Less relevant to quantum theory, but perhaps relevant in assessing how important voting paradoxes are in the real world, is an entirely non-quantum point:

(4) A claim by Piergiorgio Odifreddi, that the 1976 US election is an example of Condorcet's paradox of cyclic pairwise majority voting, is prima facie highly implausible to anyone who lived through that election in the US. The claim is that a majority would have favored, in two-candidate elections:

Carter over Ford (as in the actual election)

Ford over Reagan

Reagan over Carter

I strongly doubt that Reagan would have beat Carter in that election.

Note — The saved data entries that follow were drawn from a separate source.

===== src/hdl/swm_pkg.sv =====
// ----------------------------------------------------------------------------
// Sliding window minimum: shared definitions
// Widths, default sizes and reset values used by the interfaces, the cell
// and the top level.
// ----------------------------------------------------------------------------
package swm_pkg;

  // Width of one sample and of one result minimum.
  localparam int SAMPLE_W = 30;

  // Width of the window size register.
  localparam int CFG_W = 7;

  // Default depth of the window.
  localparam int WINDOW_MAX_DEF = 64;

  // Window size after reset.
  localparam int WINDOW_RESET = 1;

  typedef logic [SAMPLE_W-1:0] sample_t;

endpackage


===== src/hdl/swm_cell.sv =====
// ----------------------------------------------------------------------------
// Sliding window minimum: chain cell
// Holds the minimum over the newest k+1 samples for its position k. On each
// new word it takes the smaller of the new sample and its neighbor's value.
// ----------------------------------------------------------------------------
module swm_cell (
  input  logic             clk,
  input  logic             shift_en,
  input  swm_pkg::sample_t sample,
  input  swm_pkg::sample_t prev_min,
  output swm_pkg::sample_t min_q
);

  // Running minimum, advanced one position per accepted word.
  always_ff @(posedge clk) begin
    if (shift_en) begin
      min_q <= (sample < prev_min) ? sample : prev_min;
    end
  end

endmodule


===== config.mk =====
export PLATFORM = sky130hd
export DESIGN_NAME = swm_cell
export DESIGN_NICKNAME = d
export VERILOG_FILES = /design/src/hdl/swm_pkg.sv /design/src/hdl/swm_cell.sv
export SDC_FILE = /design/constraint.sdc
export NUM_CORES = 1
export LEC_CHECK = 0
export BUFFER_PORTS_ARGS = -buffer_cell sky130_fd_sc_hd__buf_2
export CAP_MARGIN = 20
export CORE_MARGIN = 5
export CORE_UTILIZATION = 51
export CTS_CLUSTER_DIAMETER = 120
export CTS_CLUSTER_SIZE = 25
export DETAILED_ROUTE_END_ITERATION = 8
export GPL_TIMING_DRIVEN = 0
export PLACE_DENSITY = 0.85
export SLEW_MARGIN = 25
export SYNTH_ARGS = -nofsm -noshare
export SYNTH_HDL_FRONTEND = slang
export SYNTH_SLANG_ARGS = --single-unit

===== constraint.sdc =====
create_clock -name clk -period 4.5 [get_ports clk]
set_input_delay 0 -clock clk [delete_from_list [all_inputs] [get_ports clk]]
set_output_delay 0 -clock clk [all_outputs]
set_load 0.05 [all_outputs]

======== Yosys cells after proc, flatten, opt, wreduce, memory -nomap -nowiden ========
Cells that the tools add are included.
word-level totals
  register bits ........................... 30
  input bits .............................. 62
  output and inout bits ................... 30
  word-level logic and storage cells ...... 3
cells by class
  magnitude comparators ................... 1
  multiplexer cells ....................... 1
operator list
  cell                 count
  < comparator 30 bit  1
  2-to-1 mux 30 bit    1

======== Logic depth before layout (Yosys ltp) ========
  word-level depth ........................ 2
  mapped depth ............................ 9
  depth with buffers taken out ............ 8

======== Least setup slack after synthesis ========
OpenSTA, ideal clock, no wires.
  path type ............................... input to register
  start point ............................. in prev_min[21]
  end point ............................... reg min_q[0] (data pin)
  library setup time ...................... 260 ps
  data arrival time ....................... 1,638 ps
  required time ........................... 4,240 ps
  slack ................................... 2,601 ps
  cell stages on the path ................. 9
  buffers on the path ..................... 1
  cell sequence ........................... inv_1 -> ha_1 -> a21oi_1 -> o21ai_0 -> a221oi_1 -> o211ai_1 -> a31oi_2 -> buf_6 -> mux2_4
between the ends
  longest elaborated chain between the ends .. 2
RTL lines
  what                  RTL line        source
  from (decl)           swm_cell.sv:10  input swm_pkg::sample_t prev_min,
  < comparator 30 bit   swm_cell.sv:17  min_q <= (sample < prev_min) ? sample : prev_min;
  2-to-1 mux 30 bit     swm_cell.sv:17
  to (signal assigned)  swm_cell.sv:17
  to (decl)             swm_cell.sv:11  output swm_pkg::sample_t min_q
Every way passes these cells.
A chain may end at the register's enable or synchronous reset.

======== Worst setup path after layout ========
  start point ............................. in sample[21]
  end point ............................... reg min_q[9] (data pin)
between the ends
  longest elaborated chain between the ends .. 2
RTL lines
  what                 RTL line        source
  from (decl)          swm_cell.sv:9   input swm_pkg::sample_t sample,
  < comparator 30 bit  swm_cell.sv:17
  2-to-1 mux 30 bit    swm_cell.sv:17
Every way passes these cells.

==> impl_metrics.csv <==
group,metric,value,unit
grt,grt_max_degree,31,
detailed_routing,remaining_drc_errors,0,
cells_and_area,mostFrequentLayoutCells,"buf_2, inv_1, mux2_4, edfxtp_1, ha_1",
power,p_int,574.1,uW
critical_path,cp-end-kind,"register",
timing,setup_tns,0,ps
critical_path,slowest_stage,"mux2_4",
grt,grt_use_met3,0.03919,
clock_network,clock-sinks,30,
cells_and_area,final_layout_size_suffix_gt1_frac,0.4981,
grt,overflow,0,
logic_synthesis,synth_cells,165,
power,clockPowerShare,0.232,
worst_hold_path,hold_end,"min_q[0]",
logic_synthesis,ys_seq_area_frac,0.4270,
critical_path,worstPathRequired,4520,ps
power,combPwrFrac,0.365,
detailed_routing,vias,1547,
power,power_density,322.6,nW/um^2
logic_synthesis,synth.ff_latch_count,30,
run,max_cap_viol_count,0,
grt,globalRoute.busiestLayer,"met2",
critical_path,worst_setup_path_start_kind,"input pin",
cells_and_area,multi_input_area,1062,sq um
detailed_routing,routed_wl,4448,microns
cells_and_area,regArea,900.9,sq um
timing,setup_ws,2580,ps
floorplan,core_area,4000,sq um
cells_and_area,fin_cells,313,
placed_design,postPlaceCellArea,2628,sq um
floorplan,rows,23,
clock_network,cts_buffers,5,
clock_network,cts_setup_buffers,0,
floorplan,die_y,74.32,microns
placed_design,place_congestion,0.7131,
logic_synthesis,synth_fp_nets,256,
floorplan,die_x,74.32,microns
floorplan,dieArea,5523,sq um
timing,slew_headroom,0.5421,
placed_design,hpwl,3669,microns
critical_path,setup.worst_path.class,"in -> reg",
placed_design,dp.cells,306,
clock_network,cts_resized,0,
cells_and_area,largest_register_ffs,30,
logic_synthesis,synth_xor_area_frac,0,
logic_synthesis,synth_top_family_by_area,"multiplexers",
power,seqPwrFrac,0.404,
logic_synthesis,synth_cell_type_count,21,
worst_hold_path,holdPathStages,2,
placed_design,dp_slack,2271,ps
grt,grt.total_usage,0.1702,
logic_synthesis,syn_area_per_cell,12.78,sq um
timing,setup_viol_count_final,0,
worst_hold_path,hp-class,"in -> reg",
grt,use_met1,0.1808,
critical_path,critPathMaxFanout,10,
critical_path,path_buf_inv,2,
grt,antenna_found_initial,0,
grt,grt_util_met2,0.3169,
timing,hold_viol_final,0,
clock_network,clk_pin_slew_worst_paths,60,ps
power,p_switching,298.2,uW
cells_and_area,final_common_cell,"buf_2",
timing,fmax,520.7,MHz
logic_synthesis,yosysWarnings,0,
cells_and_area,top_register,"min_q",
critical_path,crit_family,"compound AO/OA/AOI/OAI gates",
timing,fin_crit_sh,0.4267,
logic_synthesis,muxShareOfSynthArea,0.2135,
grt,grt_pass1_vias,1549,
cells_and_area,largestRegisters,"min_q x30",
critical_path,crit_chain,"buf_2, ha_1, a21oi_1, o21ai_0, a221oi_1, o211ai_1, a31oi_2, buf_6, mux2_4",
clock_network,cts_root_buf,"clkbuf_8",
grt,grt_first_pass_wirelength,6948,microns
clock_network,cts_tree,"built",
cells_and_area,fillCellCount,321,
timing,tightestPinTransition,686.8,ps
cells_and_area,n_antenna_cell,0,
clock_network,hold_buffers,0,
logic_synthesis,yosys.area_share.simple,0.05042,
critical_path,cp_slowest_stage_delay,320,ps
cells_and_area,design_area,2704,sq um
logic_synthesis,synth_compound_area_frac,0.06762,
placed_design,io_buffer_count,91,
worst_hold_path,hp-start,"sample[0]",
cells_and_area,nets,354,
clock_network,clk_path_buf_depth,2,
outcome,outcome,"finished clean",
cells_and_area,area_delta_synth_final,28.17,%
power,peakVddDrop,0.1377,mV
power,p_leak,1.430,nW
logic_synthesis,synthAdderAreaFrac,0.1720,
floorplan,start_util,0.5274,
detailed_routing,drt_iter0_markers,107,
timing,finalCriticalPeriod,1920,ps
detailed_routing,antenna_left,0,
power,switching_share,0.3418,
floorplan,ios,92,
detailed_routing,viasPerCell,4.942,
detailed_routing,wire_per_inst,14.21,microns
logic_synthesis,syn_area,2110,sq um
detailed_routing,dr.pass1.iters,4,
timing,rsz0062_at_grt,"no",
timing,drv_slew,0,
critical_path,worstPathArrival,1940,ps
power,totalPowerFinal,872.3,uW
clock_network,cts_max_level,2,
-- stage by stage --
stage / hold WS, ps / util
5_1_grt: 23.06 / 0.6759
2_1_floorplan: 112.5 / -
6_report: 29.05 / 0.6759
3_3_place_gp: 309.3 / 0.6569
3_5_place_dp: 312.6 / 0.6569
4_1_cts: 22.17 / 0.6759
-- cell families (layout without fill, tap and decap cells) --
kind of cell,after synthesis,in the layout
simple gates,20,20
mux,30,30
buf+inv,33,131
compound gates,23,23
fa+ha+maj,29,29
flops,30,30
-- routing by layer --
layer / wire, microns / vias to the layer above
li1: - / 792
met1: 1602 / 701
met2: 2446 / 46
met3: 320 / 8
met4: 79 / 0
met5: 0 / -
-- cells in the mapped netlist --
| cell | instances | share of area |
|---|---|---|
| nor4_2 | 1 | 0.0059 |
| a211oi_1 | 1 | 0.0036 |
| inv_1 | 30 | 0.053 |
| a21o_1 | 1 | 0.0036 |
| and4_1 | 2 | 0.0083 |
| nand2_1 | 9 | 0.016 |
| o21ai_1 | 1 | 0.0024 |
| mux2_4 | 30 | 0.21 |
| ha_1 | 29 | 0.17 |
| a21oi_1 | 11 | 0.026 |
| o21ai_0 | 3 | 0.0071 |
| nor2_1 | 1 | 0.0018 |
| edfxtp_1 | 30 | 0.43 |
| buf_6 | 3 | 0.016 |
| o211ai_1 | 2 | 0.0071 |
| nand3_1 | 4 | 0.0095 |
| o21a_1 | 1 | 0.0036 |
| nand2b_1 | 1 | 0.0030 |
| a31oi_2 | 1 | 0.0059 |
| a221oi_1 | 2 | 0.0083 |
| nand4_1 | 2 | 0.0059 |
-- area by class of cell --
type	instances	area share
Multi-Input combinational cell	102	0.3929
Sequential cell	30	0.3332
Timing Repair Buffer	91	0.1684
Inverter	30	0.04165
Clock buffer	7	0.02823
Tap cell	50	0.02314
Buffer	3	0.01249
-- power groups by stage --
| stage | clock [mW] | sequential [mW] | combinational [mW] |
|---|---|---|---|
| detailed placement | 0 | 0.359 | 0.320 |
| floorplan | 0 | 0.470 | 0.122 |
| global route | 0.220 | 0.355 | 0.341 |
| global placement | 0 | 0.357 | 0.312 |
| finish | 0.202 | 0.352 | 0.318 |
| CTS | 0.205 | 0.353 | 0.322 |
-- how the worst max path moves through the flow --
stage	cells past startpoint	slack (ps)	start	end
after floorplan	9	2600	prev_min[21]	min_q[0]
final	9	2580	sample[21]	min_q[9]
after global routing	9	2410	sample[21]	min_q[9]
after CTS	9	2550	sample[7]	min_q[9]
after global placement	9	2330	sample[7]	min_q[3]
after detailed placement	9	2270	sample[7]	min_q[7]
(Power assumes the default switching activity.)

There is some question of what this counterfactual means, of course: using polls conducted near the time of the election does not settle the issue of what would have happened in a full general-election campaign pitting Carter against Reagan. In "Preference Cycles in American Elections", Electoral Studies 13: 50-57 (1994), as summarized in Democracy Defended by Gerry Mackie, political scientist Benjamin Radcliff analyzed electoral data and previous studies concerning the US Presidential elections from 1972 through 1984, and found no Condorcet cycles. In 1976, the pairwise orderings he found for (hypothetical, in two of the cases) two-candidate elections were Carter > Ford, Ford > Reagan, and Carter > Reagan. Transitivity is satisfied; no cycle. Obviously, as I've already discussed, there are issues of methodology, and how to analyze a counterfactual concerning a general election. More on this, perhaps, after I've tracked down Odifreddi's article. Odifreddi is in the Sci Am article because an article by him inspired Gavriel Segre to try to show that such problems with social choice mechanisms like voting might be absent in a quantum setting.

Odifreddi is cited by Musser as pointing out that democracies usually avoid Condorcet paradoxes because voters tend to line up on an ideological spectrum---I'm just sceptical until I see more evidence, that that was not the case also in 1976 in the US. I have some doubt also about the claim that Condorcet cycles are the cause of democracy "becoming completely dysfunctional" in "politically unsettled times", or indeed that it does become completely dysfunctional in such times. But I must remember that Odifreddi is from the land of Berlusconi. But then again, I doubt cycles are the main issue with him...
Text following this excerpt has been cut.